Case Reports in Medicine (Jan 2011)
Arginine Vasopressin-Independent Mechanism of Impaired Water Excretion in a Patient with Sarcoidosis Complicated by Central Diabetes Insipidus and Glucocorticoid Deficiency
Abstract
A 28-year-old man was admitted to our hospital because of reduced livido and increased fatigability. Four months before admission, he noticed polyuria, which was gradually relieved by admission. Magnetic resonance imaging revealed enhancing lesion centrally in the pituitary stalk. Biopsy from the skin revealed noncaseating granuloma composed of epithelioid cells, and a diagnosis of sarcoidosis was made. Although plasma arginine vasopressin (AVP) was undetectable after administration of hypertonic saline, urinary output was within normal range (1.5 to 2.2 L/day).
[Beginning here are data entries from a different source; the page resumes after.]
===== src/rtl/ghash_core.sv =====
// ghash_core: digit-serial GHASH engine, Y = (Y ^ X_i) * H over GF(2^128).
// Optional feature macro: GHASH_LEN_BLK_EN (in-block length-block generation).
module ghash_core #(
  parameter int unsigned DIGIT_BITS = 8
) (
  input  logic         clk,
  input  logic         reset,
  input  logic [127:0] h_key,
  input  logic         h_load,
  input  logic [127:0] in_blk,
  input  logic         in_valid,
  output logic         in_ready,
  input  logic         in_last,
  input  logic         in_is_aad,
  input  logic [4:0]   in_nbytes,
  output logic [127:0] out_ghash,
  output logic         out_valid,
  input  logic         out_ready,
  output logic         busy
);

  localparam int unsigned GHASH_BITS = 128;
  localparam int unsigned N_DIGITS   = GHASH_BITS / DIGIT_BITS;
  localparam int unsigned CNT_W      = $clog2(N_DIGITS + 1);
  localparam logic [127:0] R_POLY    = {8'hE1, 120'b0};

  typedef enum logic [1:0] {S_IDLE, S_MULT, S_LEN, S_DONE} state_t;

  state_t             state_q, state_d;
  logic [127:0]       y_q, y_d, h_q, h_d, x_q, x_d, z_q, z_d, v_q, v_d;
  logic               h_valid_q, h_valid_d, last_q, last_d;
  logic [CNT_W-1:0]   cnt_q, cnt_d;
  logic [127:0]       z_step, v_step, x_step;
  logic               accept;

`ifdef GHASH_LEN_BLK_EN
  logic [63:0]        aad_q, aad_d, ct_q, ct_d;
`else
  logic               unused_len;
  assign unused_len = ^{in_nbytes, in_is_aad};
`endif

  // Status outputs decoded from registered state only
  assign in_ready  = (state_q == S_IDLE) && h_valid_q;
  assign busy      = (state_q != S_IDLE);
  assign out_valid = (state_q == S_DONE);
  assign out_ghash = out_valid ? y_q : '0;
  assign accept    = in_valid && in_ready && !h_load;

  // One digit of the shift-and-add multiply, MSB of X first
  always_comb begin
    z_step = z_q;
    v_step = v_q;
    x_step = x_q;
    for (int i = 0; i < int'(DIGIT_BITS); i++) begin
      if (x_step[127]) z_step = z_step ^ v_step;
      v_step = v_step[0] ? ((v_step >> 1) ^ R_POLY) : (v_step >> 1);
      x_step = {x_step[126:0], 1'b0};
    end
  end

  // Next-state and datapath control
  always_comb begin
    state_d   = state_q;
    y_d       = y_q;
    h_d       = h_q;
    h_valid_d = h_valid_q;
    x_d       = x_q;
    z_d       = z_q;
    v_d       = v_q;
    cnt_d     = cnt_q;
    last_d    = last_q;
`ifdef GHASH_LEN_BLK_EN
    aad_d     = aad_q;
    ct_d      = ct_q;
`endif
    case (state_q)
      S_IDLE: begin
        if (h_load) begin
          h_d       = h_key;
          h_valid_d = 1'b1;
        end else if (accept) begin
          x_d     = y_q ^ in_blk;
          z_d     = '0;
          v_d     = h_q;
          cnt_d   = '0;
          last_d  = in_last;
          state_d = S_MULT;
`ifdef GHASH_LEN_BLK_EN
          if (in_is_aad) aad_d = aad_q + (64'(in_nbytes) << 3);
          else           ct_d  = ct_q + (64'(in_nbytes) << 3);
`endif
        end
      end
      S_MULT, S_LEN: begin
        if (cnt_q == CNT_W'(N_DIGITS)) begin
          // Writeback cycle: commit product, pick the follow-on state
          y_d = z_q;
          if (state_q == S_LEN) begin
            state_d = S_DONE;
          end else if (last_q) begin
`ifdef GHASH_LEN_BLK_EN
            x_d     = z_q ^ {aad_q, ct_q};
            z_d     = '0;
            v_d     = h_q;
            cnt_d   = '0;
            state_d = S_LEN;
`else
            state_d = S_DONE;
`endif
          end else begin
            state_d = S_IDLE;
          end
        end else begin
          z_d   = z_step;
          v_d   = v_step;
          x_d   = x_step;
          cnt_d = CNT_W'(cnt_q + 1'b1);
        end
      end
      S_DONE: begin
        if (out_ready) begin
          y_d     = '0;
          cnt_d   = '0;
          last_d  = 1'b0;
          state_d = S_IDLE;
`ifdef GHASH_LEN_BLK_EN
          aad_d   = '0;
          ct_d    = '0;
`endif
        end
      end
      default: state_d = S_IDLE;
    endcase
  end

  // State and datapath registers
  always_ff @(posedge clk or posedge reset) begin
    if (reset) begin
      state_q   <= S_IDLE;
      y_q       <= '0;
      h_q       <= '0;
      h_valid_q <= 1'b0;
      x_q       <= '0;
      z_q       <= '0;
      v_q       <= '0;
      cnt_q     <= '0;
      last_q    <= 1'b0;
`ifdef GHASH_LEN_BLK_EN
      aad_q     <= '0;
      ct_q      <= '0;
`endif
    end else begin
      state_q   <= state_d;
      y_q       <= y_d;
      h_q       <= h_d;
      h_valid_q <= h_valid_d;
      x_q       <= x_d;
      z_q       <= z_d;
      v_q       <= v_d;
      cnt_q     <= cnt_d;
      last_q    <= last_d;
`ifdef GHASH_LEN_BLK_EN
      aad_q     <= aad_d;
      ct_q      <= ct_d;
`endif
    end
  end

endmodule


===== config.mk =====
export PLATFORM = sky130hd
export DESIGN_NAME = ghash_core
export DESIGN_NICKNAME = d
export VERILOG_FILES = /design/src/rtl/ghash_core.sv
export SDC_FILE = /design/constraint.sdc
export NUM_CORES = 2
export LEC_CHECK = 0
export CORE_MARGIN = 3
export CORE_UTILIZATION = 60
export CTS_CLUSTER_SIZE = 24
export DETAILED_ROUTE_END_ITERATION = 12
export DONT_BUFFER_PORTS = 1
export PLACE_DENSITY_LB_ADDON = 0.1
export SLEW_MARGIN = 20
export SYNTH_ARGS = -nofsm -noshare
export SYNTH_HDL_FRONTEND = slang
export SYNTH_SLANG_ARGS = --single-unit

===== constraint.sdc =====
create_clock -name clk -period 42.7 [get_ports clk]
set_clock_uncertainty 0.05 [all_clocks]
set_input_delay 12.81 -clock clk [delete_from_list [all_inputs] [get_ports clk]]
set_output_delay 12.81 -clock clk [all_outputs]
set_load 0.03 [all_outputs]

After elaboration in Yosys (flattened, before gate mapping)
Index checks and enable logic that the tools add are counted.
{"block": "totals", "ff_bits": 649, "latchBits": 0, "mem_bits_rw": 0, "mem_bits_ro": 0, "inputBits": 268, "out_inout_bits": 131, "elab_cells": 100, "n_memories": 0}
{"block": "op_classes", "add_sub_neg": 1, "multipliers": 0, "n_div": 0, "order_cmp": 0, "n_eq_ne": 9, "n_shift": 0, "mux": 48, "n_bitwise": 17, "reduce_logical": 16}
{"op": "$mux 128", "n": 28}
{"op": "$xor 128x128->128", "n": 9}
{"op": "$pmux 128 s2", "n": 4}
{"op": "$not 3->4", "n": 8}
{"op": "$mux 5", "n": 4}
{"op": "$reduce_and 4->1", "n": 4}
{"op": "$pmux 5 s3", "n": 1}
{"op": "$mux 2", "n": 6}
{"op": "$ne 2x2->1 const B", "n": 4}
{"op": "$reduce_bool 2->1", "n": 4}
{"op": "$pmux 2 s3", "n": 1}
{"op": "$add 5x1->5 const B", "n": 1}
{"op": "$eq 5x5->1 const B", "n": 1}
{"op": "$eq 2x2->1 const B", "n": 2}
{"op": "$logic_and 1x1->1", "n": 3}
{"op": "$mux 1", "n": 3}
{"op": "$reduce_and 3->1", "n": 1}
{"op": "$eq 2x1->1 const B", "n": 1}
{"op": "$logic_not 2->1", "n": 1}
{"op": "$ne 2x1->1 const B", "n": 1}
{"op": "$pmux 1 s2", "n": 1}
{"op": "$reduce_and 2->1", "n": 1}
{"op": "$reduce_or 2->1", "n": 1}
{"op": "$logic_not 1->1", "n": 1}

Longest topological paths before layout
{"block": "logic_depth", "ltp_word": 18, "depth_mapped": 11, "depth_no_buf": 7}

Worst setup path after synthesis
OpenSTA, ideal clock, no wires.
{"block": "synth_path", "path_type": "register -> output", "startpoint": "reg state_q[1]", "endpoint": "out out_ghash[100]", "arrival_ns": 2.044, "required_time_ns": 29.840, "path_slack_ns": 27.796, "stages_incl_launch_ff": 7, "path_buffers": 4, "cell_sequence": "dfrtp_1 ha_1 clkbuf_1 clkbuf_1 clkbuf_1 clkbuf_1 and2_1"}
{"block": "synth_between", "elab_chain_cells": 2}
{"element": "from (decl)", "line": "29", "rtl": "state_t state_q, state_d;"}
{"element": "from (signal assigned)", "line": "154", "rtl": "state_q <= state_d;"}
{"element": "$eq 2x2->1", "line": "46", "rtl": "assign out_valid = (state_q == S_DONE);"}
{"element": "net out_valid", "line": "17", "rtl": "output logic out_valid,"}
{"element": "$mux 128", "line": "47", "rtl": "assign out_ghash = out_valid ? y_q : '0;"}
{"element": "to (decl)", "line": "16", "rtl": "output logic [127:0] out_ghash,"}
The timed path passes the listed nets, and every way through them passes these cells.

Worst setup path in the final report
{"block": "layout_path", "startpoint": "reg state_q[1]", "endpoint": "out out_ghash[126]"}
{"block": "layout_between", "elab_chain_cells": 2}
{"element": "$eq 2x2->1", "line": "46"}
{"element": "$mux 128", "line": "47"}
No other way between the ends.

==> results.yml <==
setup_path:
  reg2reg_to: "v_q[41]"
  cp-endpoint: "out_ghash[126]"
  cp_data_arrival_time_ps: 2960
  r2r_start: "state_q[1]"
  startpoint_type: "flop"
  required_ps: 29840
  crit_fanout: 83
  rrSetupSlack_ps: 38480
  path_class: "flop to primary output"
  setup.worst_path.start: "state_q[1]"
  cp-end-kind: "primary output"
  ff2ff_path_depth: 8
clocking:
  h-tree-depth: 3
  cts_buffers: 73
  clock_sinks: 649
  worstSkewPairLatency_ps: 620
  clockBufferDepth: 3
  cts.repair.resized: 0
  cts_tree: "built"
  ctsHoldBuffers: 0
  cts_setup_buffers: 0
  cts_root_buf: "clkbuf_16"
  clkTransAtPathRegs_ps: 60
global_route:
  grt_pass1_wl_microns: 178100
  grt.busiest_layer: "met2"
  grt_max_degree: 120
  first_global_vias: 30650
  grt_antenna_before_repair: 13
  grt_use_total_pct: 29.90
  use_met3_pct: 3.793
  grt_overflow_total: 0
  met1_usage_pct: 43.23
  grt_util_met2_pct: 47.21
routing:
  drc: 0
  drt_iter0_markers: 2662
  wirelength_microns: 111700
  ant_nets: 0
  wl_per_cell_microns: 19.26
  via_count: 32180
  avgViaCountPerCell: 5.548
  drt-pass1-iter-count: 6
timing:
  tns_ps: 0
  tightest_slew_ps: 1110
  finalCriticalPeriod_ps: 15820
  finalWorstSetupSlack_ps: 26880
  setup_violations: 0
  post-route-period-util_pct: 37.04
  relSlewSlack_pct: 26.02
  finalHoldViolCount: 0
  drv_slew: 0
  rsz0062_at_grt: "false"
  max_freq_mhz: 63.22
place:
  dp.cells: 5661
  gp_congestion: 0.8578
  numPortBuffers: 0
  dp_slack_ps: 26430
  dpl_cell_area_sq_um: 42400
  hpwl_microns: 70890
finish:
  mostFrequentLayoutCells: "1532 x nand2_1, 786 x xnor2_1, 641 x dfrtp_1"
  fin_nets: 5072
  area_growth_pct: 5.787
  fin_area_sq_um: 45190
  drive_above_1_share_pct: 6.588
  mostFrequentLayoutCell: "nand2_1"
  layout.cells.non_filler: 5801
yosys:
  synthAdderAreaFrac_pct: 0.1464
  synth-seq-cells: 649
  synthSimpleGateAreaFrac_pct: 18.58
  synth_seq_area_share_pct: 38.01
  synth_top_family_by_area: "XOR/XNOR gates"
  muxShareOfSynthArea_pct: 6.522
  syn_area_sq_um: 42720
  async_flop_share_pct: 100.0
  yosysWarnings: 0
  ys_types: 41
  synth_compound_area_share_pct: 7.922
  yosys_most_used_dff: "dfrtp_1"
  synth_area_per_cell_sq_um: 8.349
  syn_inst: 5117
  synth_nets: 5390
  synth-xor-area-share_pct: 24.34
  synth_enable_flop_cells: 0
pwr:
  swShare_pct: 45.05
  irDropWorstVdd_v: 0.0001250
  power.internal_mw: 2.432
  p_comb_share_pct: 52.9
  clkPwrFrac_pct: 16.0
  p_switching_mw: 1.994
  pwr-share-seq_pct: 31.1
  pwr_density_cell_nw_per_um2: 97.93
  fin_total_pwr_mw: 4.426
  p_leak_nw: 17.71
floorplanning:
  core_area_sq_um: 70270
  die_h_microns: 272.8
  start_util_pct: 60.80
  pin_count: 399
  rows: 97
  die_w_microns: 272.8
  die_area_sq_um: 74440
run_status:
  status: "complete, no violations"
flow_run:
  drv_cap: 0
worst_hold_path:
  hold_class: "flop to flop"
## state kept, by name (all words and copies together) (netlist names), 2 cells and up
register  cells
z_q         128
cnt_q         5
y_q         128
h_q         128
v_q         128
x_q         128
state_q       2
## worst max-delay path, cell delays in order (launching register included)
cell	delay [ps]
dfrtp_1	450
ha_4	640
buf_4	710
and2_1	440
## power groups by stage
stage               clock network (mW)  registers (mW)  logic, mW
finish                           0.709            1.38       2.34
global route                     0.744            1.41       2.62
CTS                              0.721            1.36       2.35
detailed placement                   0            1.37       2.33
floorplan                            0            1.05       2.17
global placement                     0            1.37       2.27
## per-layer routing
metal	vias to the layer above	part of all wire, %
met5	-	0.043
met2	1032	47
met3	179	5.9
met1	15550	45
met4	8	2.6
li1	15410	-
## metrics by stage
| step | hold slack [ps] | utilization (%) |
|---|---|---|
| 2_1_floorplan | 398.8 | - |
| 3_3_place_gp | 414.2 | 60.33 |
| 3_5_place_dp | 420.4 | 60.33 |
| 4_1_cts | 434.1 | 64.18 |
| 5_1_grt | 460.8 | 64.31 |
| 6_report | 430.5 | 64.31 |
## final cells by class
type | instances | area, sq um
Fill cell | 5890 | 25080
Timing Repair Buffer | 41 | 360.3
Sequential cell | 649 | 16270
Multi-Input combinational cell | 4024 | 24630
Tap cell | 940 | 1176
Clock buffer | 100 | 2176
Clock inverter | 33 | 529.3
Inverter | 10 | 45.04
Antenna cell | 4 | 10.01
The urine osmolality became above plasma levels during the hypertonic saline test. Hormonal provocative tests revealed partial glucocorticoid deficiency. Soon after the glucocorticoid therapy was begun, moderate polyuria (from 3.5–4.0 liters daily) occurred. At this time, plasma AVP was undetectable, and urine osmolality was consistently below plasma levels during the hypertonic saline test. In conclusion, we showed in human study that masked diabetes insipidus could be mediated by AVP-independent mechanisms.